ADS Astrium designed a solar array for the I-4 that uses solar cells provided by RWE of Germany. The company created two types of solar panel - one containing gallium arsenide (GaAs) cells and the other high-grade silicon (Si) cells. The former are more efficient and are highly resistant to heat and radiation damage, and so ideally suited to use in space. The latter are lighter, more widely available, and proven to be reliable and cost-effective.

Launch vehicles

At six metric tons, the Inmarsat-4 is the largest commercial communications satellite ever launched-The satellite has been designed for compatibility with several tried-and-tested heavy lift vehicles, including Atlas V, Delta 4, Proton Breeze M and Zenit 3SL. After a thorough assessment process, International Launch Services (ILS) and Sea Launch were selected by Inmarsat to provide launch services for the Astrium-managed I-4 launch programme.

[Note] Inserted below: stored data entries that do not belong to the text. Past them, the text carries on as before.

$ cat config.mk
export PLATFORM = sky130hd
export DESIGN_NAME = blink_rate_detect
export DESIGN_NICKNAME = d
export VERILOG_FILES = /design/src/rtl/blink_pkg.sv /design/src/rtl/blink_rate_detect_chk.sv /design/src/rtl/sig_edge_detect.sv /design/src/rtl/blink_rate_detect.sv
export SDC_FILE = /design/constraint.sdc
export NUM_CORES = 1
export LEC_CHECK = 0
export CAP_MARGIN = 20
export CORE_UTILIZATION = 40
export DETAILED_ROUTE_END_ITERATION = 10
export GPL_ROUTABILITY_DRIVEN = 0
export PLACE_DENSITY = 0.59
export SLEW_MARGIN = 20
export SYNTH_ARGS = -nofsm -noshare
export SYNTH_HDL_FRONTEND = slang
export SYNTH_SLANG_ARGS = --single-unit
$ cat constraint.sdc
create_clock -name i_Clk -period 4.4 [get_ports i_Clk]
set_input_delay 0.88 -clock i_Clk [delete_from_list [all_inputs] [get_ports i_Clk]]
set_output_delay 0.88 -clock i_Clk [all_outputs]
set_load 0.02 [all_outputs]
<file path="src/rtl/mips_pkg.sv">
// rtl/mips_pkg.sv - shared constants and types for the multi-cycle MIPS main control
package mips_pkg;

  // FSM state encodings; the numeric values are visible on the debug state port
  typedef enum logic [3:0] {
    S_FETCH     = 4'd0,
    S_DECODE    = 4'd1,
    S_MEM_ADDR  = 4'd2,
    S_MEM_READ  = 4'd3,
    S_MEM_WB    = 4'd4,
    S_MEM_WRITE = 4'd5,
    S_EXECUTE   = 4'd6,
    S_ALU_WB    = 4'd7,
    S_BRANCH    = 4'd8,
    S_JUMP      = 4'd9,
    S_IMM_EXEC  = 4'd10,
    S_IMM_WB    = 4'd11,
    S_JR        = 4'd12,
    S_JAL       = 4'd13,
    S_FAULT     = 4'd14
  } state_t;

  // Opcodes, instruction[15:12]
  localparam logic [3:0] OP_RTYPE = 4'b0000;
  localparam logic [3:0] OP_LW    = 4'b0001;
  localparam logic [3:0] OP_SW    = 4'b0010;
  localparam logic [3:0] OP_BEQ   = 4'b0011;
  localparam logic [3:0] OP_ADDI  = 4'b0100;
  localparam logic [3:0] OP_J     = 4'b0101;
  localparam logic [3:0] OP_OP4I  = 4'b0110;
  localparam logic [3:0] OP_JAL   = 4'b0111;

  // R-type funct value that turns the instruction into a register jump
  localparam logic [3:0] FUNCT_JR = 4'b1000;

  // ALUOp encodings consumed by the ALU control decoder
  localparam logic [1:0] ALU_ADD   = 2'b11;
  localparam logic [1:0] ALU_SUB   = 2'b01;
  localparam logic [1:0] ALU_OP4   = 2'b10;
  localparam logic [1:0] ALU_FUNCT = 2'b00;

  // ALU B operand select
  localparam logic [1:0] SRCB_REGB = 2'b00;
  localparam logic [1:0] SRCB_ONE  = 2'b01;
  localparam logic [1:0] SRCB_IMM  = 2'b10;

  // PC source select
  localparam logic [1:0] PCSRC_ALU    = 2'b00;
  localparam logic [1:0] PCSRC_ALUOUT = 2'b01;
  localparam logic [1:0] PCSRC_JUMP   = 2'b10;
  localparam logic [1:0] PCSRC_REGA   = 2'b11;

  // Fault codes
  localparam logic [1:0] FAULT_NONE    = 2'b00;
  localparam logic [1:0] FAULT_ILLEGAL = 2'b01;
  localparam logic [1:0] FAULT_TIMEOUT = 2'b10;

  // States that wait on the memory ready handshake
  function automatic logic is_mem_wait_state(state_t s);
    return (s == S_FETCH) || (s == S_MEM_READ) || (s == S_MEM_WRITE);
  endfunction

endpackage

</file>
<file path="src/rtl/mips_mem_wait.sv">
// rtl/mips_mem_wait.sv - bounded wait counter for memory ready handshakes
module mips_mem_wait #(
  parameter int MEM_TIMEOUT = 16
) (
  input  logic clk,
  input  logic reset,
  input  logic start,
  input  logic busy,
  input  logic mem_ready,
  output logic timeout
);

  // The limit is checked against the count before this cycle's increment, so
  // timeout fires on the MEM_TIMEOUT-th consecutive cycle without mem_ready.
  localparam logic [7:0] LIMIT = 8'(MEM_TIMEOUT - 1);

  logic [7:0] wait_cnt;

  // Clear on entry to a waiting state, count every cycle the access stalls
  always_ff @(posedge clk or posedge reset) begin
    if (reset) begin
      wait_cnt <= 8'd0;
    end else if (start) begin
      wait_cnt <= 8'd0;
    end else if (busy && !mem_ready) begin
      wait_cnt <= wait_cnt + 8'd1;
    end
  end

  // A ready in the limit cycle completes the access instead of faulting
  assign timeout = busy && !mem_ready && (wait_cnt == LIMIT);

endmodule

</file>
<file path="src/rtl/mips_main_control.sv">
// rtl/mips_main_control.sv - multi-cycle main control FSM; JAL gated by MIPS_CTRL_JAL_EN
module mips_main_control
  import mips_pkg::*;
#(
  parameter int MEM_TIMEOUT = 16
) (
  input  logic       clk,
  input  logic       reset,
  input  logic [3:0] opcode,
  input  logic [3:0] funct,
  input  logic       mem_ready,
  output logic       pc_write,
  output logic       pc_write_cond,
  output logic       ir_write,
  output logic       reg_write,
  output logic       mem_read,
  output logic       mem_write,
  output logic       i_or_d,
  output logic       mem_to_reg,
  output logic       reg_dst,
  output logic       alu_src_a,
  output logic [1:0] alu_src_b,
  output logic [1:0] pc_source,
  output logic [1:0] alu_op,
  output logic       fault,
  output logic [1:0] fault_code,
  output logic [3:0] state
);

  state_t     state_q;
  state_t     state_d;
  logic [3:0] op_q;
  logic [1:0] fault_code_d;
  logic       enter_fault;
  logic       wait_start;
  logic       wait_busy;
  logic       timeout;

  assign wait_busy  = is_mem_wait_state(state_q);
  assign wait_start = (state_d != state_q) && is_mem_wait_state(state_d);

  mips_mem_wait #(
    .MEM_TIMEOUT(MEM_TIMEOUT)
  ) u_mem_wait (
    .clk      (clk),
    .reset    (reset),
    .start    (wait_start),
    .busy     (wait_busy),
    .mem_ready(mem_ready),
    .timeout  (timeout)
  );

  // Next-state selection and the fault cause that goes with entering FAULT
  always_comb begin
    state_d      = state_q;
    fault_code_d = FAULT_NONE;
    case (state_q)
      S_FETCH: begin
        if (mem_ready) begin
          state_d = S_DECODE;
        end else if (timeout) begin
          state_d      = S_FAULT;
          fault_code_d = FAULT_TIMEOUT;
        end
      end
      S_DECODE: begin
        case (opcode)
          OP_RTYPE: state_d = (funct == FUNCT_JR) ? S_JR : S_EXECUTE;
          OP_LW,
          OP_SW:    state_d = S_MEM_ADDR;
          OP_BEQ:   state_d = S_BRANCH;
          OP_ADDI,
          OP_OP4I:  state_d = S_IMM_EXEC;
          OP_J:     state_d = S_JUMP;
`ifdef MIPS_CTRL_JAL_EN
          OP_JAL:   state_d = S_JAL;
`endif
          default: begin
            state_d      = S_FAULT;
            fault_code_d = FAULT_ILLEGAL;
          end
        endcase
      end
      S_MEM_ADDR: state_d = (op_q == OP_SW) ? S_MEM_WRITE : S_MEM_READ;
      S_MEM_READ: begin
        if (mem_ready) begin
          state_d = S_MEM_WB;
        end else if (timeout) begin
          state_d      = S_FAULT;
          fault_code_d = FAULT_TIMEOUT;
        end
      end
      S_MEM_WRITE: begin
        if (mem_ready) begin
          state_d = S_FETCH;
        end else if (timeout) begin
          state_d      = S_FAULT;
          fault_code_d = FAULT_TIMEOUT;
        end
      end
      S_MEM_WB:   state_d = S_FETCH;
      S_EXECUTE:  state_d = S_ALU_WB;
      S_ALU_WB:   state_d = S_FETCH;
      S_BRANCH:   state_d = S_FETCH;
      S_JUMP:     state_d = S_FETCH;
      S_IMM_EXEC: state_d = S_IMM_WB;
      S_IMM_WB:   state_d = S_FETCH;
      S_JR:       state_d = S_FETCH;
      S_JAL:      state_d = S_FETCH;
      S_FAULT:    state_d = S_FAULT;
      default:    state_d = S_FETCH;
    endcase
  end

  assign enter_fault = (state_d == S_FAULT) && (state_q != S_FAULT);

  // State register, opcode capture in DECODE and sticky first-fault record
  always_ff @(posedge clk or posedge reset) begin
    if (reset) begin
      state_q    <= S_FETCH;
      op_q       <= 4'd0;
      fault      <= 1'b0;
      fault_code <= FAULT_NONE;
    end else begin
      state_q <= state_d;
      if (state_q == S_DECODE) begin
        op_q <= opcode;
      end
      if (enter_fault) begin
        fault      <= 1'b1;
        fault_code <= fault_code_d;
      end
    end
  end

  assign state = state_q;

  // Moore output decode; write enables are forced low while reset is held
  always_comb begin
    pc_write      = 1'b0;
    pc_write_cond = 1'b0;
    ir_write      = 1'b0;
    reg_write     = 1'b0;
    mem_read      = 1'b0;
    mem_write     = 1'b0;
    i_or_d        = 1'b0;
    mem_to_reg    = 1'b0;
    reg_dst       = 1'b0;
    alu_src_a     = 1'b0;
    alu_src_b     = SRCB_REGB;
    pc_source     = PCSRC_ALU;
    alu_op        = ALU_FUNCT;
    case (state_q)
      S_FETCH: begin
        mem_read  = 1'b1;
        alu_src_b = SRCB_ONE;
        alu_op    = ALU_ADD;
        pc_source = PCSRC_ALU;
        ir_write  = mem_ready;
        pc_write  = mem_ready;
      end
      S_DECODE: begin
        alu_src_b = SRCB_IMM;
        alu_op    = ALU_ADD;
      end
      S_MEM_ADDR: begin
        alu_src_a = 1'b1;
        alu_src_b = SRCB_IMM;
        alu_op    = ALU_ADD;
      end
      S_MEM_READ: begin
        mem_read = 1'b1;
        i_or_d   = 1'b1;
      end
      S_MEM_WB: begin
        reg_write  = 1'b1;
        mem_to_reg = 1'b1;
      end
      S_MEM_WRITE: begin
        mem_write = 1'b1;
        i_or_d    = 1'b1;
      end
      S_EXECUTE: begin
        alu_src_a = 1'b1;
        alu_src_b = SRCB_REGB;
        alu_op    = ALU_FUNCT;
      end
      S_ALU_WB: begin
        reg_write = 1'b1;
        reg_dst   = 1'b1;
      end
      S_BRANCH: begin
        alu_src_a     = 1'b1;
        alu_src_b     = SRCB_REGB;
        alu_op        = ALU_SUB;
        pc_write_cond = 1'b1;
        pc_source     = PCSRC_ALUOUT;
      end
      S_JUMP: begin
        pc_write  = 1'b1;
        pc_source = PCSRC_JUMP;
      end
      S_IMM_EXEC: begin
        alu_src_a = 1'b1;
        alu_src_b = SRCB_IMM;
        alu_op    = (op_q == OP_OP4I) ? ALU_OP4 : ALU_ADD;
      end
      S_IMM_WB: begin
        reg_write = 1'b1;
      end
      S_JR: begin
        pc_write  = 1'b1;
        pc_source = PCSRC_REGA;
      end
`ifdef MIPS_CTRL_JAL_EN
      S_JAL: begin
        // Link PC into r7 via the datapath link mux while jumping
        pc_write  = 1'b1;
        pc_source = PCSRC_JUMP;
        reg_write = 1'b1;
      end
`endif
      default: ;
    endcase
    if (reset) begin
      pc_write      = 1'b0;
      pc_write_cond = 1'b0;
      ir_write      = 1'b0;
      reg_write     = 1'b0;
      mem_write     = 1'b0;
    end
  end

endmodule

</file>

International Launch Services

ILS was founded in 1995 to provide launch services using US Atlas and Russian Proton vehicles. Inmarsat has contracted with ILS for an Atlas V vehicle to launch the first I-4 satellite. ILS is a joint venture between Lockheed Martin of the USA and the Russian companies Khrunichev State Research and Production Center and RSC Energia. It  uses launch sites at Cape Canaveral in Florida, and Baikonur in Kazakhstan.

The Atlas series has become the 'workhorse' of the US space programme, with 586 launches since the first Atlas mission in 1957.

Sea Launch

The Sea Launch partnership was formed in 1995. It provides a unique service by launching spacecraft from a floating platform in the middle of the Pacific Ocean.

The partnership includes Boeing Commercial Space Company of the USA; RSC Energia of Russia; SDO Yuzhnoye/PO Yuzhmash of Ukraine; and Kvaerner ASA of Norway. Operating from its home port of Long Beach California, it uses the Zenit 3SL launch vehicle.

Before launch, the floating platform Odyssey is accompanied to a launch zone near the equator by assembly and command ship Sea Launch Commander. The launch location provides the most direct route to orbit, offering maximum lift capacity from the 'sling-shot' effect of launching near the Equator.